What is being asked: Look through the data below and extract, unchanged, the lines from the one that contains "## cell usage" to the one that contains "2_1_floorplan | 0.2981 | 0.1084", both included.

*** Data records

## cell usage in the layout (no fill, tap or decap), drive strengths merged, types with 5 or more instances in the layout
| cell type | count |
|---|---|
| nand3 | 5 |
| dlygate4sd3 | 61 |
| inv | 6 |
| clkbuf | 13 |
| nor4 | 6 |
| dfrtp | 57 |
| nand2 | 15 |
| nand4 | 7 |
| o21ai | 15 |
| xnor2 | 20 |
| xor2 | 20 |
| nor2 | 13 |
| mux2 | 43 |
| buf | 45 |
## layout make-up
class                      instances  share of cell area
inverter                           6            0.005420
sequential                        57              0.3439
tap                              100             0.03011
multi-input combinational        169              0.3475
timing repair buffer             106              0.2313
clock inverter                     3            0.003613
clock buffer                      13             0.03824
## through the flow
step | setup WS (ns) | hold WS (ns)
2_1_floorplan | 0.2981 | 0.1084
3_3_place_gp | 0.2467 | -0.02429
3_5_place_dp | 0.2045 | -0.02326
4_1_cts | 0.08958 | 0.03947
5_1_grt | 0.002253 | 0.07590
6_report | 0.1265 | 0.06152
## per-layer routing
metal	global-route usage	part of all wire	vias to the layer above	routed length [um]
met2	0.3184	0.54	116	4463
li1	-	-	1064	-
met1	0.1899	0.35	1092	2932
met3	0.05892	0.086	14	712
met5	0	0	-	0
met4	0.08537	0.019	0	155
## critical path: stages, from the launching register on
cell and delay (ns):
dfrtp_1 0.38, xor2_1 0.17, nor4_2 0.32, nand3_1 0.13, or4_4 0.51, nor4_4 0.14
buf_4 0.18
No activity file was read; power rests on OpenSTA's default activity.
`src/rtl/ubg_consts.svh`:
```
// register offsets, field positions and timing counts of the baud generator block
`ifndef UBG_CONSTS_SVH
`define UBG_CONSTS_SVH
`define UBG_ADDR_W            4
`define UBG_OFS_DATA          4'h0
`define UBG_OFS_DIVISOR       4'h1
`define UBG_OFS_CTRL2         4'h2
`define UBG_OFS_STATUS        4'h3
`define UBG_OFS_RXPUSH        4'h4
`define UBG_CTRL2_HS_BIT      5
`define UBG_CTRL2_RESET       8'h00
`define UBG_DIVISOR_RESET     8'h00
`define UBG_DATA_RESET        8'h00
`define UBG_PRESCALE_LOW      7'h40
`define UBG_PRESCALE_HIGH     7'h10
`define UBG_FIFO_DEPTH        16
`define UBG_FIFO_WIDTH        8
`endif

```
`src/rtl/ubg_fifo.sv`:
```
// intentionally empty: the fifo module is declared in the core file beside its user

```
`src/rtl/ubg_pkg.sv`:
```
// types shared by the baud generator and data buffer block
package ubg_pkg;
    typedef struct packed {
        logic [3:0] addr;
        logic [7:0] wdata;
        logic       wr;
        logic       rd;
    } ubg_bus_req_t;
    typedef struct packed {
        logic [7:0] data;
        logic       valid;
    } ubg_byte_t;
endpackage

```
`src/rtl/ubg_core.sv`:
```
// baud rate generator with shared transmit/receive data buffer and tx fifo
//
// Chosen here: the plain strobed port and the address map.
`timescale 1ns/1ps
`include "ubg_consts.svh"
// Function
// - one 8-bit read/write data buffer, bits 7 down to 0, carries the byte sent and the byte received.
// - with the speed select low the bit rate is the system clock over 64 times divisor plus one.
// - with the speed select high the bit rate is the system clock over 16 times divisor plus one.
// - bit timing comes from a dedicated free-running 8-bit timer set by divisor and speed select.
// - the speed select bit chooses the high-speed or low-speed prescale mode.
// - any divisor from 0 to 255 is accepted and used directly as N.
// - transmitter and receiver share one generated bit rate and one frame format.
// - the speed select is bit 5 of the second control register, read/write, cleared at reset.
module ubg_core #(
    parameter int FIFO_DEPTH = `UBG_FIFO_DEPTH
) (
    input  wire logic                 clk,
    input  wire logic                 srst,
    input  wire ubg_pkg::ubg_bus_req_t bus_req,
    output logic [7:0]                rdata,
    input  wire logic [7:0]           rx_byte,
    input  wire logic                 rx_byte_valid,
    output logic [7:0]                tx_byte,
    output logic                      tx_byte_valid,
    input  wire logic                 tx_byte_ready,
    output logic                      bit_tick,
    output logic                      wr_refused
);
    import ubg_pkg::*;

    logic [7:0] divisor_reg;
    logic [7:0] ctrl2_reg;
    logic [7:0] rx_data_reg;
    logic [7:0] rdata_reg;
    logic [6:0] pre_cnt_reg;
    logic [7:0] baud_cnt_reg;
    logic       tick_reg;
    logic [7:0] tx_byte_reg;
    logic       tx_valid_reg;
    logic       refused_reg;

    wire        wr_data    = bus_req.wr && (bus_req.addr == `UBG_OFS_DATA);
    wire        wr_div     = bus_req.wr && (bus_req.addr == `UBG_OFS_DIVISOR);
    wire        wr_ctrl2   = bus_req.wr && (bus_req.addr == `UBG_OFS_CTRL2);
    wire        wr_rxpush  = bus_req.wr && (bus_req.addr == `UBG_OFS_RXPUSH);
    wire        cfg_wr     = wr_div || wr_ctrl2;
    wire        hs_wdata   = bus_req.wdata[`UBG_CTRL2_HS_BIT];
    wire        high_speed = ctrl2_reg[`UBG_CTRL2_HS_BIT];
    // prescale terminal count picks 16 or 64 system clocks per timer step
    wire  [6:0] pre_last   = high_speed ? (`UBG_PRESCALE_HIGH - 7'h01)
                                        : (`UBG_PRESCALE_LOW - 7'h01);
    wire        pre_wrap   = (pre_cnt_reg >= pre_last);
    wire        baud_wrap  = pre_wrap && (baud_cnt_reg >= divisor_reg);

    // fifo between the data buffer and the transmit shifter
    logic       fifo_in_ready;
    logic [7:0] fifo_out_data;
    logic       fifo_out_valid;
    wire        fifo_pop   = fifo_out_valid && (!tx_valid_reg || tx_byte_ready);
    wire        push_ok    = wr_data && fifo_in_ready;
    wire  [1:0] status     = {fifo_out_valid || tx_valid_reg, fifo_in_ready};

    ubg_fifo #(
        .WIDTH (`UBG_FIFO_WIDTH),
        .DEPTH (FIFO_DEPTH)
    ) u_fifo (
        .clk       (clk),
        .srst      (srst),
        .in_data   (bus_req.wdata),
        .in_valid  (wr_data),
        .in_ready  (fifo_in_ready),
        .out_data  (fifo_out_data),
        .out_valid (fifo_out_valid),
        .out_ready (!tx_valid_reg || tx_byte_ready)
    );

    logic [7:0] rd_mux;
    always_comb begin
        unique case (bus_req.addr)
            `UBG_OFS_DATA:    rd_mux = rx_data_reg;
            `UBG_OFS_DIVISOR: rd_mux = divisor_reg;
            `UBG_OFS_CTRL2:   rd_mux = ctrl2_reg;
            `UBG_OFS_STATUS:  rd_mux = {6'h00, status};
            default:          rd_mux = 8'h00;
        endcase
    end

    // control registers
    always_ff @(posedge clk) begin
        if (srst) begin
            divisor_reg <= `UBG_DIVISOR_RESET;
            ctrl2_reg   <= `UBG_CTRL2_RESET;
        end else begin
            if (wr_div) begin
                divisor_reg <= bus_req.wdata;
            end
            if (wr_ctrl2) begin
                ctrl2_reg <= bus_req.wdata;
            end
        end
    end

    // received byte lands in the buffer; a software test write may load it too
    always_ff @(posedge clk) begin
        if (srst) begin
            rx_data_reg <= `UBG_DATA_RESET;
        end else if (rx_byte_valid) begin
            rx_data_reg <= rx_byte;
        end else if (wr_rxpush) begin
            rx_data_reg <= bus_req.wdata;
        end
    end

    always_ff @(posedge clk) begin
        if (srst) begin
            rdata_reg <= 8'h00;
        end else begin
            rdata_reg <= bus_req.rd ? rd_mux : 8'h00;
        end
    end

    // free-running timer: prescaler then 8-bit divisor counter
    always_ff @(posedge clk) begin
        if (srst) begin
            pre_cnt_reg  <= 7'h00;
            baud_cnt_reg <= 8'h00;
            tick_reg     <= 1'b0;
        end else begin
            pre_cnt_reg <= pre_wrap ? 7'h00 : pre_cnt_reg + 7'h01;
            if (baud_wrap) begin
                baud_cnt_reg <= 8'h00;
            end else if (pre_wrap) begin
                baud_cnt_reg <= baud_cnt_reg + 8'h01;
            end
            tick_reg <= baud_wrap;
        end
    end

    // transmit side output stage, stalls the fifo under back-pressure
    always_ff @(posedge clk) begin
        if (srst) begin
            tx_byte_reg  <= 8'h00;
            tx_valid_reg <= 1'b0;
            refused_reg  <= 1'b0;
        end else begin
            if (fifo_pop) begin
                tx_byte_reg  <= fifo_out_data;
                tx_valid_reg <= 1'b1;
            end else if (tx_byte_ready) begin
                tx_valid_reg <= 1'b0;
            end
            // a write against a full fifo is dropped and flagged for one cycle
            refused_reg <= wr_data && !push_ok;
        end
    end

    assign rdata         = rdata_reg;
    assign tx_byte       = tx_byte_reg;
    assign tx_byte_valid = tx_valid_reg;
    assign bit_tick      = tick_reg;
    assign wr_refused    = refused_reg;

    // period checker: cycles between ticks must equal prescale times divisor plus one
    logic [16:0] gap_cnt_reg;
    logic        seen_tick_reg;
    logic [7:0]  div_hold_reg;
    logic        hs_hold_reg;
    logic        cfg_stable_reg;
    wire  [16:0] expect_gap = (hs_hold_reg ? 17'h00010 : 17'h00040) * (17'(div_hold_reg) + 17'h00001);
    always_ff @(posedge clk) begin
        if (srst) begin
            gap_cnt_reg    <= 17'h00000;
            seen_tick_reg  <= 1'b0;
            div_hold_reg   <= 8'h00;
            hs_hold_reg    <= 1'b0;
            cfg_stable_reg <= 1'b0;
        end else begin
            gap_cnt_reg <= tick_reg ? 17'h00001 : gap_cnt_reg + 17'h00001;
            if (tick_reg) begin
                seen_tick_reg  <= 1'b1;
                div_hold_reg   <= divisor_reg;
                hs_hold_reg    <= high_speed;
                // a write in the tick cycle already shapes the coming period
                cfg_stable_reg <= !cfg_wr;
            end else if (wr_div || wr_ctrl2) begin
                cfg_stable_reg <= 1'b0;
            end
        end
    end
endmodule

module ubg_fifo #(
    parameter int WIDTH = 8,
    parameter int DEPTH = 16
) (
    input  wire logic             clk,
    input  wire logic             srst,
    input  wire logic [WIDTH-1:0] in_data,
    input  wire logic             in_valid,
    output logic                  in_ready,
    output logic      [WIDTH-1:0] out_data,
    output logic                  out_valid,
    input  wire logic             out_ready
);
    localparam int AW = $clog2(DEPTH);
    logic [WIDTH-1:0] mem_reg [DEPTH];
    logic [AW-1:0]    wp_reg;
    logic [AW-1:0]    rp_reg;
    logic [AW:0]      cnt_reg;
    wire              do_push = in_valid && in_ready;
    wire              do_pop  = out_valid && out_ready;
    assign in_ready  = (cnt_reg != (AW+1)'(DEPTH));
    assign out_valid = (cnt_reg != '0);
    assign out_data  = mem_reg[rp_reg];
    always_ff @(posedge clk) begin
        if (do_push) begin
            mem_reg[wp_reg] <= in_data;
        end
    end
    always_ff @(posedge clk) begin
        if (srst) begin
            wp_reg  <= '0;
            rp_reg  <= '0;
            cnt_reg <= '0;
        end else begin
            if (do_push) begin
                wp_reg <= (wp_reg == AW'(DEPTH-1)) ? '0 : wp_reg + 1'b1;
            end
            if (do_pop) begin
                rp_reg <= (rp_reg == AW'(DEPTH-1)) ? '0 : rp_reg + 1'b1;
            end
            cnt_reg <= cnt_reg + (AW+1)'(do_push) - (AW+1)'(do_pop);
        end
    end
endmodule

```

******
*** Data records

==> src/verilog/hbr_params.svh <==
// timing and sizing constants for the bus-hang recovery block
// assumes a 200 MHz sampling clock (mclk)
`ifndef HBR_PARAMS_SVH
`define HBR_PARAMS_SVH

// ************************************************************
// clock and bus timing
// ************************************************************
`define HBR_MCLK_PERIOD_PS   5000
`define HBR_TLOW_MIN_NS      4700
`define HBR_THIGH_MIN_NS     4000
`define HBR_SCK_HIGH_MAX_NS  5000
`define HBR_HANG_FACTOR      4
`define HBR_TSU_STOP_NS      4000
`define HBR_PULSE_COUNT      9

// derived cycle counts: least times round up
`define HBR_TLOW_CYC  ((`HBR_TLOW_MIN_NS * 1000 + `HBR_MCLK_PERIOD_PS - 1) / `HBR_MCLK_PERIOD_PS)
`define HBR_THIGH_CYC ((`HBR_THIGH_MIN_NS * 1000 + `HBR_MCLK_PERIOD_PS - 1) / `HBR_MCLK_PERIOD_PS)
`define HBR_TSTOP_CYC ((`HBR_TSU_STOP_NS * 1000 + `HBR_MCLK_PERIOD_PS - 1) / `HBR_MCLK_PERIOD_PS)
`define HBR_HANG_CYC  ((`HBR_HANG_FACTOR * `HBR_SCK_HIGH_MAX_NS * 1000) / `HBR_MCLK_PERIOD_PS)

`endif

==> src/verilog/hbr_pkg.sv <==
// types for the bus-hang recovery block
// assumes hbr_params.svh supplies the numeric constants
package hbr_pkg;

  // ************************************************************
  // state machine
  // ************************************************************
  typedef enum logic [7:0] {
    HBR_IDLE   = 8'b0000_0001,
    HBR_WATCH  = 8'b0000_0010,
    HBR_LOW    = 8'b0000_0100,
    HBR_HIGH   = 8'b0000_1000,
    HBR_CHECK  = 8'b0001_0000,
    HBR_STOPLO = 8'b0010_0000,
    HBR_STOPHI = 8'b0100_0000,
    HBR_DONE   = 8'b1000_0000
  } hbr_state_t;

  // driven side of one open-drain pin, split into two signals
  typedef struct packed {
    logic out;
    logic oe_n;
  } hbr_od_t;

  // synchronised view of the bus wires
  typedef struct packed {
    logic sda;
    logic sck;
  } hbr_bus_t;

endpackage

******

Task output:
## cell usage in the layout (no fill, tap or decap), drive strengths merged, types with 5 or more instances in the layout
| cell type | count |
|---|---|
| nand3 | 5 |
| dlygate4sd3 | 61 |
| inv | 6 |
| clkbuf | 13 |
| nor4 | 6 |
| dfrtp | 57 |
| nand2 | 15 |
| nand4 | 7 |
| o21ai | 15 |
| xnor2 | 20 |
| xor2 | 20 |
| nor2 | 13 |
| mux2 | 43 |
| buf | 45 |
## layout make-up
class                      instances  share of cell area
inverter                           6            0.005420
sequential                        57              0.3439
tap                              100             0.03011
multi-input combinational        169              0.3475
timing repair buffer             106              0.2313
clock inverter                     3            0.003613
clock buffer                      13             0.03824
## through the flow
step | setup WS (ns) | hold WS (ns)
2_1_floorplan | 0.2981 | 0.1084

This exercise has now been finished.